Ему все последнее время было хорошо. Очень хорошо. Все ладилось, жизнь набирала какой-то радостный, звенящий ритм. И деньжата у них теперь завелись, за «Слово» здорово заплатили, все одеты и обуты, все сыты. Корову купили… А следом еще заказ был отличный. Ездили с Маркичевым, Котухиным и Буториным в Ленинград, писали декорации для Этнографического театра, для постановки песен о Степане Разине. Ему достались «Город Астрахань» и «Туча». Не по-театральному, а по-своему, по-палехски, писали, с применением черного фона и золота. Такой фурор произвели, что даже неловко делалось от обилия восторгов и похвал. Уже одиннадцать лет не соприкасался он с театром вот так вот, вплотную, и даже не предполагал, что новая встреча будет столь отрадной и вдохновляющей. Эскизы делал на одном дыхании, по расстеленным на полу холстам ходил чуть ли не приплясывая – все наслаждался, что опять такие большие плоскости заставляет играть красками, как ему хочется. И чувствовал, что это очень важно для художника – хотя бы однажды подчинить себе что-то огромное, масштабное – большую уверенность в себе обретаешь…

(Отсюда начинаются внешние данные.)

[src/i2cebm_pkg.sv]
// ----------------------------------------------------------------------------
// i2cebm_pkg: shared types and constants of the I2C EEPROM byte master
// Bus phase codes, command codes, register indexes and the result record.
// ----------------------------------------------------------------------------
`default_nettype none

package i2cebm_pkg;

    // Default width of the half-phase tick counter
    localparam int TICK_COUNT_WIDTH_DEFAULT = 16;

    // Configuration register widths and reset values
    localparam int HALF_PERIOD_W = 16;
    localparam int DEV_ADDR_W    = 7;
    localparam logic [HALF_PERIOD_W-1:0] HALF_PERIOD_RESET = 16'd60;
    localparam logic [DEV_ADDR_W-1:0]    DEV_ADDR_RESET    = 7'd80;

    // Configuration register indexes
    localparam logic CFG_HALF_PERIOD = 1'b0;
    localparam logic CFG_DEV_ADDR    = 1'b1;

    // Command codes
    localparam logic [1:0] CMD_TICK  = 2'd0;
    localparam logic [1:0] CMD_WRITE = 2'd1;
    localparam logic [1:0] CMD_READ  = 2'd2;

    // Byte stage within a transfer
    localparam logic [1:0] STAGE_DEV  = 2'd0;
    localparam logic [1:0] STAGE_ADDR = 2'd1;
    localparam logic [1:0] STAGE_DATA = 2'd2;
    localparam logic [1:0] STAGE_RECV = 2'd3;

    // Bus phases: start, write bit, ack slot, read bit, nack slot, stop
    typedef enum logic [3:0] {
        PH_IDLE = 4'd0,
        PH_ST_A = 4'd1,
        PH_ST_B = 4'd2,
        PH_ST_C = 4'd3,
        PH_WB_H = 4'd4,
        PH_WB_L = 4'd5,
        PH_AK_H = 4'd6,
        PH_AK_L = 4'd7,
        PH_RB_H = 4'd8,
        PH_RB_L = 4'd9,
        PH_NK_H = 4'd10,
        PH_NK_L = 4'd11,
        PH_SP_A = 4'd12,
        PH_SP_B = 4'd13,
        PH_SP_C = 4'd14
    } phase_t;

    // One result item per tick
    typedef struct packed {
        logic       ack_error;
        logic [7:0] read_data;
        logic       done_res;
        logic       busy_res;
        logic       sda_out;
        logic       scl;
    } result_t;

    localparam int RESULT_W = 13;
    localparam int M_TDATA_W = 16;

endpackage

`default_nettype wire

[src/i2cebm_core.sv]
// ----------------------------------------------------------------------------
// i2cebm_core: bus sequencer of the I2C EEPROM byte master
// Holds the transfer state and advances it by one tick per step, producing
// the line levels and status for that tick.
// ----------------------------------------------------------------------------
`default_nettype none

module i2cebm_core #(
    parameter int TICK_COUNT_WIDTH = i2cebm_pkg::TICK_COUNT_WIDTH_DEFAULT
) (
    input  wire logic                                 clk,
    input  wire logic                                 rst_n,
    input  wire logic                                 step,
    input  wire logic [1:0]                           cmd,
    input  wire logic [7:0]                           mem_address,
    input  wire logic [7:0]                           write_data,
    input  wire logic                                 sda_in,
    input  wire logic [i2cebm_pkg::HALF_PERIOD_W-1:0] half_period,
    input  wire logic [i2cebm_pkg::DEV_ADDR_W-1:0]    device_address,
    output i2cebm_pkg::result_t                       result
);

    localparam int HPW   = i2cebm_pkg::HALF_PERIOD_W;
    localparam int CMP_W = (TICK_COUNT_WIDTH > HPW) ? TICK_COUNT_WIDTH : HPW;

    i2cebm_pkg::phase_t          phase_reg, phase_next;
    logic [3:0]                  bit_count_reg, bit_count_next;
    logic [TICK_COUNT_WIDTH-1:0] tick_count_reg, tick_count_next;
    logic [7:0]                  shift_reg, shift_next;
    logic [7:0]                  saved_address_reg, saved_address_next;
    logic [7:0]                  saved_data_reg, saved_data_next;
    logic                        is_read_reg, is_read_next;
    logic                        missing_ack_reg, missing_ack_next;
    logic [7:0]                  received_byte_reg, received_byte_next;
    logic [1:0]                  stage_reg, stage_next;

    // Half period with zero treated as one, its last tick and sample point
    logic [HPW-1:0] hp;
    logic [HPW-1:0] hp_last;
    logic [HPW-1:0] hp_mid;

    assign hp      = (half_period == '0) ? HPW'(1) : half_period;
    assign hp_last = hp - HPW'(1);
    assign hp_mid  = hp >> 1;

    // State register
    always_ff @(posedge clk or negedge rst_n)
    begin
        if (!rst_n)
        begin
            phase_reg         <= i2cebm_pkg::PH_IDLE;
            bit_count_reg     <= '0;
            tick_count_reg    <= '0;
            shift_reg         <= '0;
            saved_address_reg <= '0;
            saved_data_reg    <= '0;
            is_read_reg       <= 1'b0;
            missing_ack_reg   <= 1'b0;
            received_byte_reg <= '0;
            stage_reg         <= i2cebm_pkg::STAGE_DEV;
        end
        else if (step)
        begin
            phase_reg         <= phase_next;
            bit_count_reg     <= bit_count_next;
            tick_count_reg    <= tick_count_next;
            shift_reg         <= shift_next;
            saved_address_reg <= saved_address_next;
            saved_data_reg    <= saved_data_next;
            is_read_reg       <= is_read_next;
            missing_ack_reg   <= missing_ack_next;
            received_byte_reg <= received_byte_next;
            stage_reg         <= stage_next;
        end
    end

    // One tick of the sequencer
    always_comb
    begin
        logic                  scl_o;
        logic                  sda_o;
        logic                  busy;
        logic                  done;
        logic                  seg_end;
        logic [3:0]            bc_inc;
        i2cebm_pkg::phase_t    cur;

        phase_next         = phase_reg;
        bit_count_next     = bit_count_reg;
        tick_count_next    = tick_count_reg;
        shift_next         = shift_reg;
        saved_address_next = saved_address_reg;
        saved_data_next    = saved_data_reg;
        is_read_next       = is_read_reg;
        missing_ack_next   = missing_ack_reg;
        received_byte_next = received_byte_reg;
        stage_next         = stage_reg;
        scl_o   = 1'b1;
        sda_o   = 1'b1;
        busy    = 1'b0;
        done    = 1'b0;
        seg_end = 1'b0;
        bc_inc  = '0;

        // Command start, taken only while idle
        if (phase_reg == i2cebm_pkg::PH_IDLE &&
            (cmd == i2cebm_pkg::CMD_WRITE || cmd == i2cebm_pkg::CMD_READ))
        begin
            saved_address_next = mem_address;
            saved_data_next    = write_data;
            is_read_next       = (cmd == i2cebm_pkg::CMD_READ);
            missing_ack_next   = 1'b0;
            stage_next         = i2cebm_pkg::STAGE_DEV;
            bit_count_next     = '0;
            tick_count_next    = '0;
            phase_next         = i2cebm_pkg::PH_ST_A;
        end
        cur = phase_next;

        if (cur != i2cebm_pkg::PH_IDLE)
        begin
            busy = 1'b1;

            // Line levels and sampling at mid high phase
            case (cur)
                i2cebm_pkg::PH_ST_A: begin scl_o = 1'b1; sda_o = 1'b1; end
                i2cebm_pkg::PH_ST_B: begin scl_o = 1'b1; sda_o = 1'b0; end
                i2cebm_pkg::PH_ST_C: begin scl_o = 1'b0; sda_o = 1'b0; end
                i2cebm_pkg::PH_WB_H: begin scl_o = 1'b1; sda_o = shift_next[7]; end
                i2cebm_pkg::PH_WB_L: begin scl_o = 1'b0; sda_o = shift_next[7]; end
                i2cebm_pkg::PH_AK_H:
                begin
                    scl_o = 1'b1;
                    sda_o = 1'b1;
                    if (CMP_W'(tick_count_next) == CMP_W'(hp_mid))
                        missing_ack_next = missing_ack_next | sda_in;
                end
                i2cebm_pkg::PH_RB_H:
                begin
                    scl_o = 1'b1;
                    sda_o = 1'b1;
                    if (CMP_W'(tick_count_next) == CMP_W'(hp_mid))
                        shift_next = {shift_next[6:0], sda_in};
                end
                i2cebm_pkg::PH_NK_H: begin scl_o = 1'b1; sda_o = 1'b1; end
                i2cebm_pkg::PH_SP_A: begin scl_o = 1'b0; sda_o = 1'b0; end
                i2cebm_pkg::PH_SP_B: begin scl_o = 1'b1; sda_o = 1'b0; end
                i2cebm_pkg::PH_SP_C: begin scl_o = 1'b1; sda_o = 1'b1; end
                default:             begin scl_o = 1'b0; sda_o = 1'b1; end
            endcase

            // End of the half phase
            seg_end = (CMP_W'(tick_count_next) >= CMP_W'(hp_last)) ||
                      (tick_count_next == {TICK_COUNT_WIDTH{1'b1}});

            if (!seg_end)
            begin
                tick_count_next = tick_count_next + TICK_COUNT_WIDTH'(1);
            end
            else
            begin
                tick_count_next = '0;
                bc_inc = bit_count_next + 4'd1;
                case (cur)
                    i2cebm_pkg::PH_ST_A: phase_next = i2cebm_pkg::PH_ST_B;
                    i2cebm_pkg::PH_ST_B: phase_next = i2cebm_pkg::PH_ST_C;
                    i2cebm_pkg::PH_ST_C:
                    begin
                        shift_next = {device_address,
                                      (stage_next == i2cebm_pkg::STAGE_DATA)};
                        bit_count_next = '0;
                        phase_next = i2cebm_pkg::PH_WB_H;
                    end
                    i2cebm_pkg::PH_WB_H: phase_next = i2cebm_pkg::PH_WB_L;
                    i2cebm_pkg::PH_WB_L:
                    begin
                        shift_next = {shift_next[6:0], 1'b0};
                        if (bc_inc >= 4'd8)
                        begin
                            bit_count_next = '0;
                            phase_next = i2cebm_pkg::PH_AK_H;
                        end
                        else
                        begin
                            bit_count_next = bc_inc;
                            phase_next = i2cebm_pkg::PH_WB_H;
                        end
                    end
                    i2cebm_pkg::PH_AK_H: phase_next = i2cebm_pkg::PH_AK_L;
                    i2cebm_pkg::PH_AK_L:
                    begin
                        if (stage_next == i2cebm_pkg::STAGE_DEV)
                        begin
                            stage_next = i2cebm_pkg::STAGE_ADDR;
                            shift_next = saved_address_next;
                            bit_count_next = '0;
                            phase_next = i2cebm_pkg::PH_WB_H;
                        end
                        else if (stage_next == i2cebm_pkg::STAGE_ADDR)
                        begin
                            stage_next = i2cebm_pkg::STAGE_DATA;
                            if (is_read_next)
                            begin
                                // repeated start for the device-read byte
                                phase_next = i2cebm_pkg::PH_ST_A;
                            end
                            else
                            begin
                                shift_next = saved_data_next;
                                bit_count_next = '0;
                                phase_next = i2cebm_pkg::PH_WB_H;
                            end
                        end
                        else if (stage_next == i2cebm_pkg::STAGE_DATA && is_read_next)
                        begin
                            stage_next = i2cebm_pkg::STAGE_RECV;
                            shift_next = '0;
                            bit_count_next = '0;
                            phase_next = i2cebm_pkg::PH_RB_H;
                        end
                        else
                        begin
                            phase_next = i2cebm_pkg::PH_SP_A;
                        end
                    end
                    i2cebm_pkg::PH_RB_H: phase_next = i2cebm_pkg::PH_RB_L;
                    i2cebm_pkg::PH_RB_L:
                    begin
                        if (bc_inc >= 4'd8)
                        begin
                            bit_count_next = '0;
                            received_byte_next = shift_next;
                            phase_next = i2cebm_pkg::PH_NK_H;
                        end
                        else
                        begin
                            bit_count_next = bc_inc;
                            phase_next = i2cebm_pkg::PH_RB_H;
                        end
                    end
                    i2cebm_pkg::PH_NK_H: phase_next = i2cebm_pkg::PH_NK_L;
                    i2cebm_pkg::PH_NK_L: phase_next = i2cebm_pkg::PH_SP_A;
                    i2cebm_pkg::PH_SP_A: phase_next = i2cebm_pkg::PH_SP_B;
                    i2cebm_pkg::PH_SP_B: phase_next = i2cebm_pkg::PH_SP_C;
                    i2cebm_pkg::PH_SP_C:
                    begin
                        done = 1'b1;
                        phase_next = i2cebm_pkg::PH_IDLE;
                        stage_next = i2cebm_pkg::STAGE_DEV;
                    end
                    default:
                    begin
                        phase_next = i2cebm_pkg::PH_IDLE;
                        stage_next = i2cebm_pkg::STAGE_DEV;
                    end
                endcase
            end
        end

        result.scl       = scl_o;
        result.sda_out   = sda_o;
        result.busy_res  = busy;
        result.done_res  = done;
        result.read_data = received_byte_next;
        result.ack_error = missing_ack_next;
    end

endmodule

`default_nettype wire

[src/i2cebm_out_stage.sv]
// ----------------------------------------------------------------------------
// i2cebm_out_stage: result register of the I2C EEPROM byte master
// Holds one result transfer on the master side until the receiver takes it.
// ----------------------------------------------------------------------------
`default_nettype none

module i2cebm_out_stage (
    input  wire logic                               clk,
    input  wire logic                               rst_n,
    input  wire logic                               load,
    input  wire i2cebm_pkg::result_t                result,
    output logic                                    ready,
    output logic                                    m_tvalid,
    input  wire logic                               m_tready,
    // scl, sda_out, busy_res, done_res, read_data[7:0], ack_error, zero pad
    output logic [i2cebm_pkg::M_TDATA_W-1:0]        m_tdata
);

    logic                valid_reg, valid_next;
    i2cebm_pkg::result_t data_reg;

    // Free when empty or when the held transfer leaves this cycle
    assign ready = !valid_reg || m_tready;

    always_comb
    begin
        if (load)
            valid_next = 1'b1;
        else if (m_tready)
            valid_next = 1'b0;
        else
            valid_next = valid_reg;
    end

    // Valid flag
    always_ff @(posedge clk or negedge rst_n)
    begin
        if (!rst_n)
            valid_reg <= 1'b0;
        else
            valid_reg <= valid_next;
    end

    // Payload
    always_ff @(posedge clk)
    begin
        if (load)
            data_reg <= result;
    end

    assign m_tvalid = valid_reg;
    assign m_tdata  = {{(i2cebm_pkg::M_TDATA_W - i2cebm_pkg::RESULT_W){1'b0}}, data_reg};

endmodule

`default_nettype wire

[src/i2c_eeprom_byte_master_unit.sv]
// ----------------------------------------------------------------------------
// i2c_eeprom_byte_master_unit: I2C master for byte write and random read
// Each input transfer is one timing tick; each tick yields one result with
// the SCL and SDA drive levels, busy and done flags, read byte and ACK error.
//
// Usage:
//   Slave side takes a tick with a command (tuser) and the address, data and
//   sampled SDA level (tdata). Command 1 starts a byte write, 2 a byte read;
//   commands are ignored while a transfer runs. Master side returns one
//   result transfer per tick, in order.
//   An input transfer is held in the input register, then the sequencer step
//   loads its result into the result register, which raises tvalid.
//   Throughput is one tick per cycle while the receiver does not stall; the
//   sequencer state machine advances once per tick.
//   When the receiver stalls, the result register holds and the input
//   register fills, then tready drops until the receiver takes the result.
//   Reset clears the bus state to idle (both lines released), empties both
//   registers and loads half_period = 60 and device_address = 80.
//   Configuration writes land on the rising edge with cfg_wen high.
// ----------------------------------------------------------------------------
`default_nettype none

module i2c_eeprom_byte_master_unit #(
    parameter int TICK_COUNT_WIDTH = i2cebm_pkg::TICK_COUNT_WIDTH_DEFAULT
) (
    input  wire logic        clk,
    input  wire logic        rst_n,
    // configuration write port
    input  wire logic        cfg_wen,
    input  wire logic        cfg_index,
    input  wire logic [15:0] cfg_wdata,
    // slave side
    input  wire logic        s_tvalid,
    output logic             s_tready,
    // mem_address[7:0], write_data[15:8], sda_in[16], zero pad
    input  wire logic [23:0] s_tdata,
    // cmd[1:0]
    input  wire logic [1:0]  s_tuser,
    // master side
    output logic             m_tvalid,
    input  wire logic        m_tready,
    // scl, sda_out, busy_res, done_res, read_data[7:0], ack_error, zero pad
    output logic [15:0]      m_tdata
);

    logic [i2cebm_pkg::HALF_PERIOD_W-1:0] half_period_reg;
    logic [i2cebm_pkg::DEV_ADDR_W-1:0]    device_address_reg;

    logic       in_valid_reg, in_valid_next;
    logic [1:0] cmd_reg;
    logic [7:0] mem_address_reg;
    logic [7:0] write_data_reg;
    logic       sda_in_reg;

    logic                out_ready;
    logic                advance;
    logic                in_take;
    i2cebm_pkg::result_t result;

    // Configuration registers
    always_ff @(posedge clk or negedge rst_n)
    begin
        if (!rst_n)
        begin
            half_period_reg    <= i2cebm_pkg::HALF_PERIOD_RESET;
            device_address_reg <= i2cebm_pkg::DEV_ADDR_RESET;
        end
        else if (cfg_wen)
        begin
            case (cfg_index)
                i2cebm_pkg::CFG_HALF_PERIOD: half_period_reg <= cfg_wdata;
                i2cebm_pkg::CFG_DEV_ADDR:
                    device_address_reg <= cfg_wdata[i2cebm_pkg::DEV_ADDR_W-1:0];
                default: ;
            endcase
        end
    end

    // Input register handshake
    assign advance  = in_valid_reg && out_ready;
    assign s_tready = !in_valid_reg || advance;
    assign in_take  = s_tvalid && s_tready;

    always_comb
    begin
        if (in_take)
            in_valid_next = 1'b1;
        else if (advance)
            in_valid_next = 1'b0;
        else
            in_valid_next = in_valid_reg;
    end

    always_ff @(posedge clk or negedge rst_n)
    begin
        if (!rst_n)
            in_valid_reg <= 1'b0;
        else
            in_valid_reg <= in_valid_next;
    end

    // Input payload
    always_ff @(posedge clk)
    begin
        if (in_take)
        begin
            cmd_reg         <= s_tuser;
            mem_address_reg <= s_tdata[7:0];
            write_data_reg  <= s_tdata[15:8];
            sda_in_reg      <= s_tdata[16];
        end
    end

    // Bus sequencer
    i2cebm_core #(
        .TICK_COUNT_WIDTH (TICK_COUNT_WIDTH)
    ) u_core (
        .clk            (clk),
        .rst_n          (rst_n),
        .step           (advance),
        .cmd            (cmd_reg),
        .mem_address    (mem_address_reg),
        .write_data     (write_data_reg),
        .sda_in         (sda_in_reg),
        .half_period    (half_period_reg),
        .device_address (device_address_reg),
        .result         (result)
    );

    // Result register
    i2cebm_out_stage u_out (
        .clk      (clk),
        .rst_n    (rst_n),
        .load     (advance),
        .result   (result),
        .ready    (out_ready),
        .m_tvalid (m_tvalid),
        .m_tready (m_tready),
        .m_tdata  (m_tdata)
    );

endmodule

`default_nettype wire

«Вот уже и декорации у нас получаются по-палехски. Все получается… Мы еще удивим белый свет. Ой-ей-ей, как удивим!..».
Зимой из Сибири приезжал погостить свояк – Петр Иванович Коротыгин. Всю гражданскую партизанил в тех краях, в одном отряде с будущим автором знаменитого «Разгрома» Александром Фадеевым. Вечера напролет рассказывал, какой удивительный был у них там народ, какую силу и мужество показывал.
А уехал Петр Иванович, и Голиков вскоре написал этих сибирских партизан. В дубленых полушубках, в овечьих папахах, с черными, рыжими и седыми бородами, а то и совсем юных, безусых. Восемь мужчин совершенно разного характера и темперамента, но спаянных воедино одним стремлением и порывом – победить ненавистного врага.
А под копытами коней – заснеженные еловые лапы.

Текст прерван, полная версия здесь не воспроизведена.